Salzburg rechnete sich nach dem 1:1 im Hinspiel gegen die Bayern Chancen auf das Champions-League-Viertelfinale aus. Doch es sollte anders kommen. Die Münchner geigten im Showdown groß auf, deklassierten die "Bullen" mit 7:1. Ein Rekord-Hattrick von Robert Lewandowski machte rasch alles klar.
Die Mozartstädter waren nach dem Debakel schwer geknickt. "Es wird einige Tage dauern, das zu verdauen. Das war richtig schlecht von uns, ein Aussetzer", meinte etwa Verteidiger Maximilian Wöber.

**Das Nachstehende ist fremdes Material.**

## src/rtl/flight_ctrl_pkg.sv

```systemverilog
// Shared types and limits for the flight sequencer.
// Also used by the renderer to decode state and score.
package flight_ctrl_pkg;

  localparam int YW = 10;
  localparam int SW = 14;
  localparam int LW = 2;

  typedef enum logic [1:0] {
    ST_IDLE = 2'b00,
    ST_RUN  = 2'b01,
    ST_HIT  = 2'b10,
    ST_OVER = 2'b11
  } state_e;

  localparam logic [SW-1:0] SCORE_MAX = 14'd9999;
  localparam logic [LW-1:0] LVL_MAX   = 2'd3;

endpackage

```

## src/rtl/flight_ctrl_if.sv

```systemverilog
// Player/game bus: move ticks and game events in,
// sprite position and game status out.
interface flight_ctrl_if;
  import flight_ctrl_pkg::*;

  logic          start;
  logic          up_key_press;
  logic          down_key_press;
  logic          collide;
  logic          pass;
  logic [YW-1:0] y_pos;
  logic [1:0]    state;
  logic          move_en;
  logic          hit_flash;
  logic [SW-1:0] score;
  logic [LW-1:0] level;

  modport master (
    output start, up_key_press, down_key_press,
    output collide, pass,
    input  y_pos, state, move_en, hit_flash,
    input  score, level
  );

  modport slave (
    input  start, up_key_press, down_key_press,
    input  collide, pass,
    output y_pos, state, move_en, hit_flash,
    output score, level
  );

endinterface

```

## src/rtl/btn_edge.sv

```systemverilog
// Button history register plus registered rising-edge pulse.
// Ports: clk, reset (async active-low), btn in, rise out.
module btn_edge (
  input  logic clk,
  input  logic reset,
  input  logic btn,
  output logic rise
);

  logic btn_q;

  always_ff @(posedge clk or negedge reset) begin
    if (!reset) begin
      btn_q <= 1'b0;
      rise  <= 1'b0;
    end else begin
      btn_q <= btn;
      rise  <= btn & ~btn_q;
    end
  end

endmodule

```

## src/rtl/flight_ctrl.sv

```systemverilog
// Game sequencer: player Y, game FSM, score/level, hit timer.
// Ports: clk, reset (async active-low), bus (flight_ctrl_if.slave).
module flight_ctrl
  import flight_ctrl_pkg::*;
#(
  parameter int Y_MIN      = 0,
  parameter int Y_MAX      = 440,
  parameter int Y_START    = 240,
  parameter int STEP_UP    = 8,
  parameter int STEP_DN    = 4,
  parameter int HIT_HOLD   = 1000,
  parameter int LVL_PASSES = 10
) (
  input logic          clk,
  input logic          reset,
  flight_ctrl_if.slave bus
);

  localparam int SUBW = $clog2(LVL_PASSES);
  localparam int HCL  = $clog2(HIT_HOLD);
  // Counter keeps at least 7 bits so the flash bit exists.
  localparam int HCW  = (HCL > 7) ? HCL : 7;

  localparam logic [YW-1:0] YMIN   = YW'(Y_MIN);
  localparam logic [YW-1:0] YMAX   = YW'(Y_MAX);
  localparam logic [YW-1:0] YSTART = YW'(Y_START);
  localparam logic [YW-1:0] STUP   = YW'(STEP_UP);
  localparam logic [YW-1:0] STDN   = YW'(STEP_DN);
  localparam logic [SUBW-1:0] SUB_LAST = SUBW'(LVL_PASSES - 1);
  localparam logic [HCW-1:0]  HIT_LAST = HCW'(HIT_HOLD - 1);

  state_e          st_q, st_d;
  logic [YW-1:0]   y_q, y_d, y_up, y_dn;
  logic [YW:0]     y_sum;
  logic [SW-1:0]   sc_q, sc_d;
  logic [LW-1:0]   lv_q, lv_d;
  logic [SUBW-1:0] sub_q, sub_d;
  logic [HCW-1:0]  hit_q, hit_d;
  logic            men_q, fl_q;
  logic            start_rise;
  logic            mv_up, mv_dn;
  logic            crash, hit_done;

  btn_edge u_start (
    .clk   (clk),
    .reset (reset),
    .btn   (bus.start),
    .rise  (start_rise)
  );

  // Collide beats both ticks; up beats down.
  assign mv_up = ~bus.collide & bus.up_key_press;
  assign mv_dn = ~bus.collide & ~bus.up_key_press
               & bus.down_key_press;

  always_comb begin
    y_up  = (y_q < YMIN + STUP) ? YMIN : y_q - STUP;
    y_sum = {1'b0, y_q} + {1'b0, STDN};
    y_dn  = (y_sum >= {1'b0, YMAX}) ? YMAX
                                    : y_sum[YW-1:0];
  end

  assign crash    = mv_dn & (y_dn == YMAX);
  assign hit_done = (hit_q == HIT_LAST);

  always_ff @(posedge clk or negedge reset) begin
    if (!reset) st_q <= ST_IDLE;
    else        st_q <= st_d;
  end

  always_comb begin
    st_d = st_q;
    unique case (st_q)
      ST_IDLE: if (start_rise) st_d = ST_RUN;
      ST_RUN:  if (bus.collide | crash) st_d = ST_HIT;
      ST_HIT:  if (hit_done) st_d = ST_OVER;
      ST_OVER: if (start_rise) st_d = ST_IDLE;
      default: st_d = ST_IDLE;
    endcase
  end

  always_comb begin
    y_d   = y_q;
    sc_d  = sc_q;
    lv_d  = lv_q;
    sub_d = sub_q;
    hit_d = hit_q;
    unique case (st_q)
      ST_RUN: begin
        unique case (1'b1)
          mv_up:   y_d = y_up;
          mv_dn:   y_d = y_dn;
          default: y_d = y_q;
        endcase
        if (bus.pass) begin
          if (sc_q != SCORE_MAX) sc_d = sc_q + 1'b1;
          if (sub_q == SUB_LAST) begin
            sub_d = '0;
            if (lv_q != LVL_MAX) lv_d = lv_q + 1'b1;
          end else begin
            sub_d = sub_q + 1'b1;
          end
        end
      end
      ST_HIT: hit_d = hit_done ? '0 : hit_q + 1'b1;
      default: ;
    endcase
    // Entering or sitting in IDLE loads fresh game values.
    if (st_d == ST_IDLE) begin
      y_d   = YSTART;
      sc_d  = '0;
      lv_d  = '0;
      sub_d = '0;
      hit_d = '0;
    end
  end

  always_ff @(posedge clk or negedge reset) begin
    if (!reset) begin
      y_q   <= YSTART;
      sc_q  <= '0;
      lv_q  <= '0;
      sub_q <= '0;
      hit_q <= '0;
      men_q <= 1'b0;
      fl_q  <= 1'b0;
    end else begin
      y_q   <= y_d;
      sc_q  <= sc_d;
      lv_q  <= lv_d;
      sub_q <= sub_d;
      hit_q <= hit_d;
      men_q <= (st_d == ST_RUN);
      fl_q  <= hit_d[6];
    end
  end

  assign bus.y_pos     = y_q;
  assign bus.state     = st_q;
  assign bus.move_en   = men_q;
  assign bus.hit_flash = fl_q;
  assign bus.score     = sc_q;
  assign bus.level     = lv_q;

endmodule

```

## src/flat_wrapper.sv

```systemverilog
// flat-port wrapper written by rule: the top's interface ports become plain ports
module flight_ctrl_flat import flight_ctrl_pkg::*;
#(
  parameter int Y_MIN      = 0,
  parameter int Y_MAX      = 440,
  parameter int Y_START    = 240,
  parameter int STEP_UP    = 8,
  parameter int STEP_DN    = 4,
  parameter int HIT_HOLD   = 1000,
  parameter int LVL_PASSES = 10
)
  (clk, reset, bus_start, bus_up_key_press, bus_down_key_press, bus_collide, bus_pass, bus_y_pos, bus_state, bus_move_en, bus_hit_flash, bus_score, bus_level);
  flight_ctrl_if bus_i ();
  input logic clk;
  input logic reset;
  input wire logic [$bits(bus_i.start)-1:0] bus_start;
  input wire logic [$bits(bus_i.up_key_press)-1:0] bus_up_key_press;
  input wire logic [$bits(bus_i.down_key_press)-1:0] bus_down_key_press;
  input wire logic [$bits(bus_i.collide)-1:0] bus_collide;
  input wire logic [$bits(bus_i.pass)-1:0] bus_pass;
  output wire logic [$bits(bus_i.y_pos)-1:0] bus_y_pos;
  output wire logic [$bits(bus_i.state)-1:0] bus_state;
  output wire logic [$bits(bus_i.move_en)-1:0] bus_move_en;
  output wire logic [$bits(bus_i.hit_flash)-1:0] bus_hit_flash;
  output wire logic [$bits(bus_i.score)-1:0] bus_score;
  output wire logic [$bits(bus_i.level)-1:0] bus_level;
  assign bus_i.start = bus_start;
  assign bus_i.up_key_press = bus_up_key_press;
  assign bus_i.down_key_press = bus_down_key_press;
  assign bus_i.collide = bus_collide;
  assign bus_i.pass = bus_pass;
  assign bus_y_pos = bus_i.y_pos;
  assign bus_state = bus_i.state;
  assign bus_move_en = bus_i.move_en;
  assign bus_hit_flash = bus_i.hit_flash;
  assign bus_score = bus_i.score;
  assign bus_level = bus_i.level;
  flight_ctrl #(.Y_MIN(Y_MIN), .Y_MAX(Y_MAX), .Y_START(Y_START), .STEP_UP(STEP_UP), .STEP_DN(STEP_DN), .HIT_HOLD(HIT_HOLD), .LVL_PASSES(LVL_PASSES)) u_core (.clk(clk), .reset(reset), .bus(bus_i));
endmodule
```

## config.mk

```make
export PLATFORM = sky130hd
export DESIGN_NAME = flight_ctrl_flat
export DESIGN_NICKNAME = d
export VERILOG_FILES = /design/src/rtl/flight_ctrl_pkg.sv /design/src/rtl/flight_ctrl_if.sv /design/src/rtl/btn_edge.sv /design/src/rtl/flight_ctrl.sv /design/src/flat_wrapper.sv
export SDC_FILE = /design/constraint.sdc
export NUM_CORES = 1
export LEC_CHECK = 0
export BUFFER_PORTS_ARGS = -buffer_cell sky130_fd_sc_hd__buf_2
export CAP_MARGIN = 15
export CORE_MARGIN = 2
export CORE_UTILIZATION = 52
export DETAILED_ROUTE_END_ITERATION = 10
export GPL_ROUTABILITY_DRIVEN = 0
export PLACE_DENSITY_LB_ADDON = 0.08
export SLEW_MARGIN = 20
export SYNTH_ARGS = -nofsm -noshare
export SYNTH_HDL_FRONTEND = slang
export SYNTH_SLANG_ARGS = --single-unit
export TNS_END_PERCENT = 20
```

## constraint.sdc

```tcl
create_clock -name clk -period 3.2 [get_ports clk]
set_input_delay 0 -clock clk [delete_from_list [all_inputs] [get_ports clk]]
set_output_delay 0 -clock clk [all_outputs]
set_load 0.02 [all_outputs]
```

==> run_results.csv <==
group,metric,value,unit
routing,drt_iter0_markers,87,
global_routing,grt_overflow,0,
clocking,cts_setup_buffers,0,
routing,ant_nets,0,
final_layout,multi_input_area,1490,sq um
sta,relSlewSlack,49.3,%
sta,finalHoldViolCount,0,
routing,wl_per_cell,14.1,um
clocking,tritoncts,"yes",
setup_path,cp_data_arrival_time,2.54,ns
synth,yosysWarnings,0,
power_and_ir_drop,power.density,338,nW/um^2
floorplanning,die_x,76.0,um
final_layout,drive_above_1_share,17.1,%
global_routing,grt_pass1_wl,10200,um
final_layout,fillerInstances,463,
sta,rsz0062_at_grt,"false",
sta,maxSlewViolCount,0,
setup_path,cp-end-kind,"flop",
floorplanning,coreArea,5040,sq um
routing,drt-total-wl,5780,um
clocking,cts_buffers,5,
global_routing,grt_max_degree,46,
clocking,insertion_delay,0.29,ns
sta,clock.fmax,435,MHz
setup_path,crit_fanout,12,
floorplanning,die_area,5780,sq um
synth,synth_top_area_share,38.0,%
sta,layout_min_cycle_time,2.30,ns
sta,fin_ws,0.902,ns
sta,tns,0,ns
routing,drc,0,
sta,finClkSkew,0.00764,ns
global_routing,grt_antenna_before_repair,0,
setup_path,startpoint_type,"flop",
run,maxCapViolations,0,
placed_design,place_area,2910,sq um
synth,async_flop_share,100,%
setup_path,cp.required,3.44,ns
synth,synth_seq_area_share,41.9,%
final_layout,regArea,1130,sq um
global_routing,grtUsageTotal,21.5,%
clocking,clock_path_buffers,2,
clocking,root_buffer,"clkbuf_8",
synth,avgSynthCellArea,8.90,sq um
final_layout,final_cells,409,
placed_design,placedCellCount,399,
floorplanning,initial_utilization,53.5,%
status,status,"complete, no violations",
worst_hold_path,hold_path.class,"in -> reg",
placed_design,dp_hpwl,4030,um
sta,worst_slew_pin_slew,0.752,ns
final_layout,layout.nets,354,
synth,synthCells,303,
synth,syn_area,2700,sq um
setup_path,path_class,"reg -> reg",
synth,synth_area_leaders,"dfrtp_1 38%, nor2_1 6.1%, xor2_1 4.5%",
placed_design,port_buffers,36,
synth,synth_top_cell_by_area,"dfrtp_1",
power_and_ir_drop,leakage,1.42,nW
sta,setup_viol,0,
final_layout,syn2layout_area_growth,12.8,%
floorplanning,placementRows,26,
synth,synthFlopType,"dfrtp_1",
final_layout,antenna_cells,0,
final_layout,design_area,3040,sq um
synth,synth_edf_count,0,
power_and_ir_drop,vdd_drop_max,0.000229,V
synth,synth_nets,319,
floorplanning,chipHeight,76.0,um
floorplanning,boundaryPins,37,
sta,finalCritPeriodShare,71.8,%
routing,first_pass_iters,5,
clocking,clock-sinks,45,
clocking,clk_pin_slew,0.09,ns
clocking,htree_levels,2,
routing,routed_via_density,5.57,
synth,synth_seq_cells,45,
global_routing,grt_pass1_vias,2116,
placed_design,preCtsSetupSlack,0.928,ns
routing,vias,2279,
synth,yosys.cell_types.count,60,
==> layout by cell type (no fill, tap or decap), types with 2 or more instances in the layout <==
cell type       n
ha_1            9
a21boi_0        2
clkbuf_8        5
o21ai_1         2
and3_1          7
a21o_1          2
and2_1          6
dfstp_2         4
nand4_1        11
nand2_1        30
nand2b_1        5
o21ai_0        15
o21a_1          3
nor3_1         12
buf_2          35
dlygate4sd3_1   2
buf_4           2
dfrtp_1        41
nand3b_1        2
mux2i_1         3
and4_4          2
or3_1           3
xnor2_1         6
nor2_1         44
nor3b_1         2
or2_2           2
nand3_1        10
a21oi_1        22
xor2_1         14
inv_1           4
==> cell type report <==
type	instances	area share, %
clock buffer	6	2.38
clock inverter	2	1.27
inverter	4	0.493
multi-input combinational	243	48.9
sequential	45	37.2
tap	70	2.88
timing repair buffer	39	6.91
==> worst max-delay path, stage by stage (launching register included) <==
cell and delay, ns:
dfstp_2 0.66, ha_1 0.25, nand3_1 0.11, a311o_1 0.33, nand3_1 0.09, o311ai_2 0.15, a21oi_1 0.39, o221a_2 0.27
==> synth_stat cells, drive strengths merged (4+ instances only) <==
| cell | instances |
|---|---|
| nand3 | 10 |
| nand2b | 5 |
| nand4 | 11 |
| dfrtp | 41 |
| dfstp | 4 |
| o21ai | 17 |
| nor2 | 44 |
| or3 | 4 |
| nand2 | 30 |
| ha | 9 |
| a21oi | 22 |
| and3 | 7 |
| nor3 | 12 |
| xnor2 | 6 |
| inv | 4 |
| buf | 7 |
| and2 | 6 |
| clkbuf | 4 |
| xor2 | 14 |
==> final timing paths <==
check,startpoint,to,slack (ns),depth (start not counted)
setup / recovery,u_core.bus.y_pos[4],u_core.bus.y_pos[6],0.90,7
hold / removal,bus_collide,u_core.bus.state[0],0.05,3
setup reg to reg,u_core.bus.y_pos[4],u_core.bus.y_pos[6],0.90,7
hold reg to reg,u_core.u_start.btn_q,u_core.u_start.rise,0.39,1
max in group asynchronous,reset,u_core.bus.y_pos[9],2.57,2
min in group asynchronous,reset,u_core.hit_q[6],0.24,2
==> kinds of logic (layout without fill, tap and decap cells) <==
group / count (synthesis) / after routing / synth area share, %
AOI/OAI and AO/OA: 65 / 65 / 15.6
xor gates and xnor gates: 20 / 20 / 6.49
adders and majority gates: 9 / 9 / 4.17
buffers and inverters: 15 / 51 / 2.92
DFF: 45 / 45 / 41.9
muxes: 3 / 3 / 1.11
and+or+nand+nor: 146 / 146 / 27.8
==> per-stage QoR <==
step	hold WS [ns]	util [%]	total power [mW]
3_3_place_gp	0.138	57.7	0.607
4_1_cts	0.0465	60.3	1.05
6_report	0.0545	60.3	1.03
5_1_grt	0.0571	60.3	1.08
3_5_place_dp	0.139	57.7	0.607
2_1_floorplan	-0.296	-	0.588
==> routing by layer <==
metal  track usage [%]  routed length (um)  up-vias
met5                 0                   0        -
met3              3.55                 206        7
met2              35.3                2770       40
li1                  -                   -     1155
met4              6.18                  72        0
met1              29.7                2740     1077
==> flip-flops by register name, indices dropped and copies added, names as in the netlist <==
name / count
u_core.sub_q: 4
u_core.bus.level: 2
u_core.u_start.rise: 1
u_core.u_start.btn_q: 1
u_core.bus.move_en: 1
u_core.hit_q: 10
u_core.bus.state: 2
u_core.bus.score: 14
u_core.bus.y_pos: 10
==> where the power goes <==
part	total (mW)	leakage, nW	internal [mW]	switching (mW)
combinational	0.0259	0.789	0.00750	0.0184
sequential	0.571	0.576	0.570	0.00106
clock	0.433	0.0554	0.235	0.198
==> what timing repair did <==
item | in CTS | in global routing
endpoints found under the hold margin | 43 | 0
gates resized for setup | 0 | 0
hold buffers | 2 | 0
(Power assumes the default switching activity.)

Die Bayern traten hingegen mit breiter Brust vor die Mikrofone. "Wenn wir ein bisschen Räume oder Plätze haben, kann immer etwas passieren - das ist unsere große Stärke. Das haben wir in der ersten Hälfte gezeigt, wenn wir das Tempo hochhalten. Wir haben gezeigt, dass wir da sind", sagte Lewandowski.
Coach Julian Nagelsmann gab sich auf der Sieger-Pressekonferenz hoch zufrieden. "Es war ein sehr dominantes Spiel. Wir haben von Anfang an eine gute Energie gehabt, die war auch spürbar. Dann haben wir geführt durch zwei berechtigte Elfmeter, dann ein gutes Pressing-Tor. Auch in den Situationen, in denen wir kein Tor geschossen haben, haben wir guten Fußball gespielt, oft waren sehr schöne Aktionen dabei. Wir haben gegen den Druck vom Gegner hinten rauskombiniert, hatten eine sehr gute Positionsbesetzung und waren sehr aggressiv im Pressing. Am Ende war es absolut verdient."
Mitleid mit seinem Gegenüber Matthias Jaissle hatte Nagelsmann nicht. "Er ist ein herausragender Typ, ein sehr guter Trainer. Er hat eine sehr gute Champions League gespielt und in der Meisterschaft auch Rekorde aufgestellt. Er braucht alles außer Mitleid von mir."